Are you one of the early pioneers in buying electric vehicles? In Q3 2022 in the US, 6% of new car sales were all-electric models. Despite all the hype and hefty purchase subsidies to support battery cars, today only 1% of the cumulative number of vehicles in operation in the U.S. are purely plug-in electric. It’s not too much. One reason electric vehicle sales have not completely outstripped conventional vehicle sales is the lack of widely available fast-charging infrastructure. Consumer research highlights the fear of running low on battery and not being near fast charging stations as the main barriers to adoption. Auto market analysts call this concern “range anxiety.” Oddly enough, the semiconductor market has its own set of concerns.
Designers of advanced semiconductors for nearly every end-market are adopting and deploying machine learning (ML) processing capabilities in new silicon designs. System-on-chip (SoC) designers can deploy a combination of programmable cores (CPUs, GPUs, DSPs) and dedicated machine learning inference accelerators (NPUs) to run highly efficient solutions that run modern, state-of-the-art ML is trying to provide inference model.
However, the world of machine learning is changing rapidly. Innovative data scientists continue to discover and invent new techniques to improve the state of the art (SOTA). The benchmark ML networks currently used in 2023 to select intellectual property (IP) building blocks for new SoC designs did not exist 3-4 years ago. Silicon as it is currently designed will be in production in 2025 and 2026, at which point the SOTA model may not look like today’s state-of-the-art network. ML model changes occur in two ways. Different model topologies that rearrange known operators into deeper and more complex networks, and the creation of new basic ML operators. The former (rearrangement of building blocks) is not a difficult idea for SoC designers. But the latter (the new operator) poses a great deal of concern to chip designers. What if your current ML accelerator of choice in 2023 can’t support the new operators invented in 2026? It coined the terminology to explain the concern that current options may haunt chip designers in the future.

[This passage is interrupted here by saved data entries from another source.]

**config.mk**
```make
export PLATFORM = sky130hd
export DESIGN_NAME = display_capture
export DESIGN_NICKNAME = d
export VERILOG_FILES = /design/src/rtl/display_capture.sv
export SDC_FILE = /design/constraint.sdc
export NUM_CORES = 1
export LEC_CHECK = 0
export ABC_AREA = 1
export CAP_MARGIN = 10
export CORE_ASPECT_RATIO = 0.5
export CORE_MARGIN = 5
export CORE_UTILIZATION = 49
export DETAILED_ROUTE_END_ITERATION = 7
export GPL_ROUTABILITY_DRIVEN = 0
export PLACE_DENSITY = 0.74
export SLEW_MARGIN = 10
export SYNTH_ARGS = -nofsm -noshare
export SYNTH_HDL_FRONTEND = slang
export SYNTH_SLANG_ARGS = --single-unit
```
**constraint.sdc**
```tcl
create_clock -name clk -period 3.7 [get_ports clk]
set_input_delay 1.11 -clock clk [delete_from_list [all_inputs] [get_ports clk]]
set_output_delay 1.11 -clock clk [all_outputs]
set_load 0.02 [all_outputs]
```
**src/rtl/display_capture.sv**
```systemverilog
// Receive-side monitor for a 4-digit multiplexed 7-segment display: rebuilds the hex
// digits from sampled select/segment lines. Optional macro DP_CAPTURE_EN adds dp capture.
module display_capture #(
  parameter int STABLE_CYCLES  = 2,
  parameter bit SEL_ACTIVE_LOW = 1'b1
) (
  input  logic       clk,
  input  logic       reset,
  input  logic [3:0] cathode,
  input  logic [7:0] segmentin,
  output logic [3:0] digit1,
  output logic [3:0] digit2,
  output logic [3:0] digit3,
  output logic [3:0] digit4,
  output logic [3:0] valid,
  output logic       err,
`ifdef DP_CAPTURE_EN
  output logic [3:0] dp,
`endif
  output logic       frame_done
);

  localparam int CW = $clog2(STABLE_CYCLES + 1);
  localparam logic [CW-1:0] STABLE_C = CW'(STABLE_CYCLES);
`ifdef DP_CAPTURE_EN
  localparam int SEG_W = 8;
`else
  localparam int SEG_W = 7;
  logic w_unused_dp;
  assign w_unused_dp = segmentin[7];
`endif

  logic [3:0]       r_sel;
  logic [SEG_W-1:0] r_seg;
  logic [3:0]       r_prev_sel;
  logic [SEG_W-1:0] r_prev_seg;
  logic [CW-1:0]    r_count;
  logic [3:0]       r_seen;
  logic [3:0]       r_valid;
  logic             r_err;
  logic             r_frame_done;
  logic [3:0]       r_digit [4];

  logic             w_usable;
  logic             w_same;
  logic             w_capture;
  logic [CW-1:0]    w_count_next;
  logic             w_hit;
  logic [3:0]       w_value;
  logic [3:0]       w_seen_next;

  // Select lines are normalised to active-high at the input register.
  always_ff @(posedge clk) begin
    if (reset) begin
      r_sel <= 4'b0000;
      r_seg <= '1;
    end else begin
      r_sel <= SEL_ACTIVE_LOW ? ~cathode : cathode;
      r_seg <= segmentin[SEG_W-1:0];
    end
  end

  assign w_usable = $onehot(r_sel);
  assign w_same   = (r_sel == r_prev_sel) && (r_seg == r_prev_seg);

  always_comb begin
    w_count_next = '0;
    w_capture    = 1'b0;
    if (w_usable) begin
      if (!w_same) begin
        w_count_next = CW'(1);
        w_capture    = (STABLE_CYCLES == 1);
      end else if (r_count == STABLE_C) begin
        w_count_next = r_count;
      end else begin
        w_count_next = r_count + CW'(1);
        w_capture    = (w_count_next == STABLE_C);
      end
    end
  end

  always_comb begin
    w_hit   = 1'b1;
    w_value = 4'h0;
    case (r_seg[6:0])
      7'h40: w_value = 4'h0;
      7'h79: w_value = 4'h1;
      7'h24: w_value = 4'h2;
      7'h30: w_value = 4'h3;
      7'h19: w_value = 4'h4;
      7'h12: w_value = 4'h5;
      7'h02: w_value = 4'h6;
      7'h78: w_value = 4'h7;
      7'h00: w_value = 4'h8;
      7'h10: w_value = 4'h9;
      7'h08: w_value = 4'hA;
      7'h03: w_value = 4'hB;
      7'h46: w_value = 4'hC;
      7'h21: w_value = 4'hD;
      7'h06: w_value = 4'hE;
      7'h0E: w_value = 4'hF;
      default: w_hit = 1'b0;
    endcase
  end

  // r_sel is one-hot whenever a capture fires, so it doubles as the slot mask.
  assign w_seen_next = r_seen | r_sel;

  always_ff @(posedge clk) begin
    if (reset) begin
      r_prev_sel   <= 4'b0000;
      r_prev_seg   <= '1;
      r_count      <= '0;
      r_seen       <= 4'b0000;
      r_err        <= 1'b0;
      r_frame_done <= 1'b0;
    end else begin
      r_prev_sel   <= r_sel;
      r_prev_seg   <= r_seg;
      r_count      <= w_count_next;
      r_err        <= w_capture && !w_hit;
      r_frame_done <= w_capture && (w_seen_next == 4'hF);
      if (w_capture) begin
        r_seen <= (w_seen_next == 4'hF) ? 4'h0 : w_seen_next;
      end
    end
  end

  generate
    for (genvar gi = 0; gi < 4; gi++) begin : g_slot
      always_ff @(posedge clk) begin
        if (reset) begin
          r_digit[gi] <= 4'h0;
          r_valid[gi] <= 1'b0;
        end else if (w_capture && r_sel[gi]) begin
          r_valid[gi] <= w_hit;
          if (w_hit) begin
            r_digit[gi] <= w_value;
          end
        end
      end
`ifdef DP_CAPTURE_EN
      logic r_dp;
      always_ff @(posedge clk) begin
        if (reset) begin
          r_dp <= 1'b0;
        end else if (w_capture && r_sel[gi]) begin
          r_dp <= ~r_seg[7];
        end
      end
      assign dp[gi] = r_dp;
`endif
    end
  endgenerate

  assign digit1     = r_digit[0];
  assign digit2     = r_digit[1];
  assign digit3     = r_digit[2];
  assign digit4     = r_digit[3];
  assign valid      = r_valid;
  assign err        = r_err;
  assign frame_done = r_frame_done;

endmodule
```
; ---- Word-level counts from Yosys, hierarchy flattened
; Memories as Yosys holds them, arrays and structs flattened.
; Cells that the tools add are included.
[op_classes]
addsub = 4
eq_ne = 22
n_mux = 27
n_bitwise = 8
n_reduce_logical = 12
[op_table]
columns = cell, count
row1 = 4-bit case mux with 15 select lines, 1
row2 = 7-bit == test (second input constant), 4
row3 = 7-bit by 5-bit == test with 1-bit output (second input constant), 3
row4 = 7-bit by 6-bit == test with 1-bit output (second input constant), 3
row5 = 1-bit 2-to-1 mux, 21
row6 = 4-bit 2-to-1 mux, 5
row7 = 16-bit OR reduction, 1
row8 = 7-bit by 2-bit == test with 1-bit output (second input constant), 2
row9 = 7-bit by 4-bit == test with 1-bit output (second input constant), 2
row10 = 7-bit by 3-bit == test with 1-bit output (second input constant), 1
row11 = 7-bit == test, 1
row12 = 1-bit logical AND, 7
row13 = 7-bit zero test, 1
row14 = 1-bit by 1-bit adder with 2-bit output, 2
row15 = 2-bit == test (second input constant), 2
row16 = 4-bit == test, 1
row17 = 4-bit == test (second input constant), 1
row18 = 4-bit inverter, 1
row19 = 1-bit OR, 4
row20 = 4-bit OR, 1
row21 = 2-bit by 2-bit adder with 3-bit output, 1
row22 = 3-bit by 1-bit == test with 1-bit output (second input constant), 1
row23 = 3-bit OR reduction, 1
row24 = 2-bit by 1-bit adder with 2-bit output (second input constant), 1
row25 = other kinds (4), 5
[totals]
reg_bits = 34
ramBits = 16
in_bits = 14
output_inout_bits = 22
word_cells = 87
memories = 1
[mem_list]
columns = name, depth, width, rd, rd_clocked_by_memory_dff, wr, line
row1 = r_digit, 4, 4, 4, 0, 4, 42  ; logic [3:0] r_digit [4];

; ---- Longest topological paths before layout
; Gate-level depths: netlist (run 1).
[logic_depth]
depth_word = 10
ltp_mapped = 12
mapped_depth_nobuf = 12

; ---- Least setup slack after synthesis (run 1)
; OpenSTA, ideal clock, no wires.
[synth_path]
path_kind = register to register
from = register r_sel[0]
to = memory r_digit[0][0] (enable)
t_arrival_ns = 2.355
t_required_ns = 3.392
slack_ns = 1.037
stages_incl_launch_ff = 12
path_buffers = 0
cell_sequence = dfxtp_1 > inv_1 > fa_1 > inv_1 > ha_1 > ha_1 > nand3b_1 > nor2_1 > nand4_2 > nor2_1 > nand2_1 > nand2_1
[synth_lines]
columns = element, line
row1 = start: declaration, 33  ; logic [3:0] r_sel;
row2 = start signal: assignment, 58  ; r_sel <= SEL_ACTIVE_LOW ? ~cathode : cathode;
row3 = end: declaration, 42

==> run_results.csv, run 1 <==
group,metric,value,unit
clock_network,clock_sinks,50,
worst_setup_path,critPathCaptureType,"register",
worst_setup_path,crit_path_start_kind,"register",
synthesis,synth_ff_type,"dfxtp_1",
clock_network,clk_pin_slew,0.08,ns
synthesis,syn_inst,283,
synthesis,syn_nets,302,
global_routing,grt_first_pass_wirelength,8140,um
synthesis,yosysMostFrequentCell,"nand2_1",
sta,worst_pin_slew,0.773,ns
synthesis,synth_compound_area_frac,0.0171,
cells_and_area,final_area,2750,um2
sta,setup_tns,0,ns
sta,hold_viol,0,
placed_design,placed_area,2650,um2
cells_and_area,nNetsFinal,338,
sta,grt_setup_unrepaired,"no",
clock_network,clkLatencyLatePin,0.31,ns
drt,wl,4680,um
worst_setup_path,slowest_delay,0.55,ns
sta,period_share,0.823,
drt,vias_per_cell,5.07,
drt,post-route-drc-count,0,
power_and_ir_drop,clkPwrFrac,0.335,
clock_network,cts_tree,"built",
run,cap_violations,0,
floorplanning,dieWidth,106,um
synthesis,synthSimpleGateAreaFrac,0.344,
cells_and_area,antennaDiodeCount,0,
power_and_ir_drop,power.net_switching,0.248,mW
worst_hold_path,hold_path.class,"register to register",
floorplanning,dieArea,6160,um2
synthesis,ys_seq_area_frac,0.513,
synthesis,synth_commonest_cells,"73 x nand2_1, 55 x nor2_1, 35 x inv_1",
power_and_ir_drop,total_power,1.04,mW
drt,num_vias,1910,
synthesis,synth.avg_cell_area,8.00,um2
status,status,"finished, final reports clean",
floorplanning,rows,17,
placed_design,io_buffers,34,
drt,drtIter0Drc,88,
synthesis,synth_adder_area_share,0.0310,
power_and_ir_drop,peakVddDrop,0.169,mV
synthesis,ys_warn_count,0,
cells_and_area,area_growth,21.6,%
power_and_ir_drop,p_int,0.796,mW
worst_setup_path,cp_slowest_cell,"fa_1",
synthesis,synth_top_family_by_area,"simple AND/OR/NAND/NOR gates",
synthesis,syn_area,2260,um2
clock_network,numCtsBuffers,5,
global_routing,overflow,0,
floorplanning,num_io_pins,36,
global_routing,grt_max_degree,21,
synthesis,synth_xor_xnor_area_share,0.0193,
cells_and_area,drive_gt1_frac,0.0781,
synthesis,muxShareOfSynthArea,0,
clock_network,clockBufferDepth,2,
power_and_ir_drop,power.density,380,nW/um2
clock_network,ctsResizeCount,0,
global_routing,antenna_found_initial,0,
synthesis,yosys.area.top_type_share,0.301,
power_and_ir_drop,p_sw_frac,0.238,
drt,firstDrtPassIters,5,
sta,fin_worst_skew,0.00939,ns
power_and_ir_drop,seqPwrFrac,0.570,
worst_setup_path,cp_data_required_time,3.71,ns
sta,fin_crit,3.04,ns
worst_setup_path,crit_arrival,3.06,ns
global_routing,grt_pass1_vias,1793,
clock_network,holdBufCountCts,0,
floorplanning,die_y,58.1,um
synthesis,ys_seq_elements,50,
clock_network,cts_setup_buffers,0,
synthesis,async_flop_share,0,
sta,slew_viol_final,0,
global_routing,grt_use_total,0.167,
power_and_ir_drop,power_leakage,1.24,nW
synthesis,synthTopCellsByArea,"dfxtp_1 30%, edfxtp_1 21%, nand2_1 12%",
floorplanning,core_region_area,4420,um2
synthesis,synth_cell_type_count,30,
worst_setup_path,reg2reg_slack,0.66,ns
synthesis,synth-edff-count,16,
sta,max_freq,328,MHz
floorplanning,start_util,0.512,
clock_network,htreeDepth,2,
worst_setup_path,crit_fanout,7,
clock_network,cts_root_buffer,"clkbuf_8",
placed_design,dp_hpwl,3590,um
drt,ant_nets,0,
drt,routedWlPerCell,12.4,um
power_and_ir_drop,comb_power_share,0.095,
sta,setup_viol,0,
sta,relSlewSlack,0.480,
worst_setup_path,path_cells,"inv_1 -> fa_1 -> inv_1 -> ha_1 -> ha_1 -> nand3b_1 -> nor2_1 -> nand4_2 -> nor2_1 -> nand2_1 -> nand2_1",
worst_setup_path,critPathKind,"register to register",
synthesis,synth_largest_area_cell,"dfxtp_1",
==> metal layers <==
layer,vias to the layer above,global-route usage,wire length (um)
li1,955,-,-
met3,8,0.0367,406
met4,0,0.0498,56
met1,883,0.210,2010
met5,-,0,0
met2,64,0.294,2210
==> final timing paths <==
kind | cells after the start | from | end
setup / recovery | 11 | r_sel[0] | r_digit[1][1]
setup reg to reg | 11 | r_sel[0] | r_digit[1][1]
hold reg to reg | 2 | valid[3] | valid[3]
hold / removal | 2 | valid[3] | valid[3]
==> layout make-up <==
| cell class | count | area, um2 |
|---|---|---|
| sequential | 50 | 1160 |
| timing repair buffer | 35 | 348 |
| clock buffer | 7 | 97.6 |
| clock inverter | 1 | 3.75 |
| multi-input combinational | 190 | 931 |
| inverter | 37 | 139 |
| fill | 382 | 1670 |
| tap | 57 | 71.3 |
==> cells in the final DEF, fill, tap and decap left out, types with 2 or more instances in the layout <==
cell	instances
clkbuf_8	5
clkdlybuf4s50_1	34
dfxtp_1	34
edfxtp_1	16
ha_1	4
inv_1	36
inv_2	2
nand2_1	73
nand3_1	17
nand3_2	4
nand4_1	5
nor2_1	55
nor3_1	4
nor4_1	2
o2111ai_1	2
o21ai_0	2
or2_2	7
xnor2_1	4
==> critical path: cells and delay by family, from the launching register on <==
family,cells,cell delay [ns]
flops,1,0.40
simple gates,6,1.18
buf+inv,2,0.17
fa+ha+maj,3,0.99
==> power groups by stage <==
stage	sequential, mW	clock, mW	combinational (mW)
after global routing	0.598	0.382	0.114
after floorplan	0.610	0	0.0622
after detailed placement	0.608	0	0.100
final	0.595	0.350	0.0994
after global placement	0.608	0	0.0961
after CTS	0.595	0.354	0.100
==> sequential cells by signal, summed over array words and instances (netlist names) <==
register,cells
r_seg,7
r_sel,4
frame_done,1
r_prev_seg,7
r_count,2
r_seen,4
err,1
valid,4
r_digit,16
r_prev_sel,4
==> through the flow <==
step / hold WS [ns] / utilization / setup slack, ns / instances
2_1_floorplan: 0.482 / - / 1.04 / 283
6_report: 0.471 / 0.622 / 0.656 / 377
3_3_place_gp: 0.458 / 0.599 / 0.740 / 369
3_5_place_dp: 0.467 / 0.599 / 0.664 / 369
5_1_grt: 0.495 / 0.622 / 0.405 / 377
4_1_cts: 0.477 / 0.622 / 0.650 / 377
==> logic make-up after synthesis <==
group | Yosys count
AND/OR/NAND/NOR | 174
flip-flops | 50
buffers and inverters | 43
AO/OA/AOI/OAI | 6
XOR/XNOR | 5
adder cells (fa/ha/maj) | 5
(Power assumes the default switching activity.)
==> inputs of run 2 (changes only) <==
CORE_UTILIZATION = 48   (was 49)
PLACE_DENSITY = 0.76   (was 0.74)
clock period = 2.66 ns   (was 3.7 ns; I/O delays follow)
==> run_results.csv, run 2 (synthesized netlist as in run 1, its figures left out) <==
group,metric,value,unit
cells_and_area,regMostFlops,"r_digit",
cells_and_area,mostFrequentLayoutCell,"nand2_1",
sta,setup_viol,0,
floorplanning,dieWidth,107,um
sta,fin_ws,0.00368,ns
sta,grt_setup_unrepaired,"yes",
power_and_ir_drop,power.density,475,nW/um2
global_routing,overflow,0,
cells_and_area,final_cell_mix,"67 x nand2_1, 38 x nor2_1, 34 x clkdlybuf4s50_1, 32 x inv_1, 31 x dfxtp_1",
power_and_ir_drop,p_int,1.06,mW
worst_setup_path,critPathKind,"register to register",
sta,fin_crit,2.66,ns
floorplanning,num_io_pins,36,
power_and_ir_drop,p_sw_frac,0.254,
power_and_ir_drop,power.net_switching,0.361,mW
clock_network,numCtsBuffers,5,
clock_network,cts_root_buffer,"clkbuf_8",
cells_and_area,fillers,370,
global_routing,grt_max_degree,19,
cells_and_area,final_area,3000,um2
power_and_ir_drop,comb_power_share,0.119,
clock_network,clockBufferDepth,2,
worst_hold_path,hold_depth,2,
cells_and_area,top_regs,"r_digit x16, r_prev_seg x7, r_seg x7",
placed_design,io_buffers,34,
cells_and_area,multiInputGateArea,1070,um2
cells_and_area,largest_reg_flops,16,
worst_setup_path,crit_path_start_kind,"register",
placed_design,placed_area,2750,um2
cells_and_area,seqCellArea,1160,um2
sta,worst_pin_slew,1.41,ns
sta,max_freq,376,MHz
worst_setup_path,r2r_cells,12,
clock_network,clkLatencyLatePin,0.30,ns
power_and_ir_drop,peakVddDrop,0.219,mV
clock_network,cts_tree,"built",
drt,vias_per_cell,5.02,
clock_network,clock_sinks,50,
sta,period_share,0.999,
drt,num_vias,1968,
global_routing,grt_first_pass_wirelength,8360,um
placed_design,dp_hpwl,3880,um
cells_and_area,drive_gt1_frac,0.215,
power_and_ir_drop,clkPwrFrac,0.299,
drt,firstDrtPassIters,4,
drt,wl,5300,um
cells_and_area,area_growth,32.4,%
worst_hold_path,hold_path.class,"register to register",
drt,drtIter0Drc,140,
cells_and_area,nNetsFinal,353,
worst_setup_path,critPathCaptureType,"register",
run,cap_violations,0,
sta,hold_viol,0,
sta,holdWs,0.479,ns
global_routing,antenna_found_initial,0,
cells_and_area,antennaDiodeCount,0,
power_and_ir_drop,power_leakage,1.30,nW
sta,fin_worst_skew,0.00822,ns
status,status,"finished, final reports clean",
floorplanning,start_util,0.507,
placed_design,dp_slack,-0.0226,ns
drt,post-route-drc-count,0,
global_routing,grt_use_total,0.169,
global_routing,grt_pass1_vias,1865,
drt,ant_nets,0,
worst_setup_path,cp_data_required_time,2.83,ns
sta,relSlewSlack,0.0493,
clock_network,htreeDepth,2,
floorplanning,dieArea,6270,um2
clock_network,clk_pin_slew,0.09,ns
floorplanning,rows,17,
floorplanning,core_region_area,4470,um2
worst_setup_path,crit_fanout,6,
power_and_ir_drop,total_power,1.42,mW
floorplanning,die_y,58.6,um
drt,routedWlPerCell,13.5,um
power_and_ir_drop,seqPwrFrac,0.582,
sta,slew_viol_final,0,
worst_setup_path,crit_arrival,2.83,ns
run 2: cell types whose count changed in the layout (fill, tap and decap cells not counted), moves of 4 or more:
| cell | delta |
|---|---|
| nor2_1 | -17 |
| buf_4 | +12 |
| nor2_2 | +11 |
| nand2_1 | -6 |
| nand2_2 | +6 |
| nor2_4 | +6 |
| inv_1 | -4 |
run 2: per-stage QoR:
step                instances  TNS (ns)   util
detailed placement        382    -0.137  0.616
floorplan                 283         0      -
global route              392     -2.89  0.671
CTS                       390    -0.311  0.634
global placement          382         0  0.616
finish                    392         0  0.671
run 2: worst max-delay path, stage by stage, from the launching register on:
cell and delay [ns]:
dfxtp_2 0.34, inv_2 0.05, fa_1 0.52, inv_1 0.05, ha_2 0.18, ha_4 0.22
nand3b_1 0.22, nor2_4 0.18, nand4_4 0.22, nor2_4 0.18, buf_6 0.11, nand3_4 0.11
nor2_4 0.15
run 2: worst paths after layout:
check             startpoint             to  slack [ns]
setup / recovery    r_sel[3]  r_digit[1][2]       0.004
hold / removal      valid[3]       valid[3]        0.48
setup reg to reg    r_sel[3]  r_digit[1][2]       0.004
hold reg to reg     valid[3]       valid[3]        0.48
run 2: what timing repair did:
action / CTS / global route
hold buffers: 0 / 0
pin swaps: 0 / 9
resized for setup: 1 / 43
buffers inserted: 0 / 2
cloned: 0 / 0
setup endpoints to repair: 18 / 40
run 2: metal layers:
metal	share of wire	GRT usage
met1	0.42	0.214
met2	0.50	0.295
met3	0.062	0.0372
met4	0.019	0.0492
met5	0	0
run 2: layout make-up:
type	instances	share of cell area
Timing Repair Buffer	50	0.157
Inverter	37	0.0463
Clock buffer	6	0.0242
Sequential cell	50	0.389
Multi-Input combinational cell	190	0.357
Clock inverter	2	0.00292
Tap cell	57	0.0238
run 2: power groups by stage:
stage          logic, mW  clock network, mW  registers, mW
2_1_floorplan     0.0877                  0          0.848
6_report           0.169              0.426          0.829
3_5_place_dp       0.153                  0          0.845
5_1_grt            0.187              0.467          0.833
3_3_place_gp       0.147                  0          0.843
4_1_cts            0.154              0.430          0.828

A typical architectural approach for today’s silicon solutions combines an NPU “accelerator” for machine learning with a fully programmable but much lower performing CPU, GPU, or DSP. Accelerators are typically wired to perform the most common ML operators (convolution, activation, pooling) as efficiently as possible. Some accelerators lack the ability to add new functionality as silicon becomes available. Others are in the form of microcoded command streams handwritten by IP vendors with limited flexibility. In both cases, the NPU vendor promises her SoC designer that, in the worst case, a companion CPU or DSP can run the newly emerging operator in what the IP vendor calls fallback mode. But a programmable CPU or DSP can be orders of magnitude slower than an NPU. Often two orders of magnitude slower. (After all, if CPUs were nearly as fast as NPUs, why do we need NPUs in the first place?) This is the source of my anxiety! will degrade overall system performance.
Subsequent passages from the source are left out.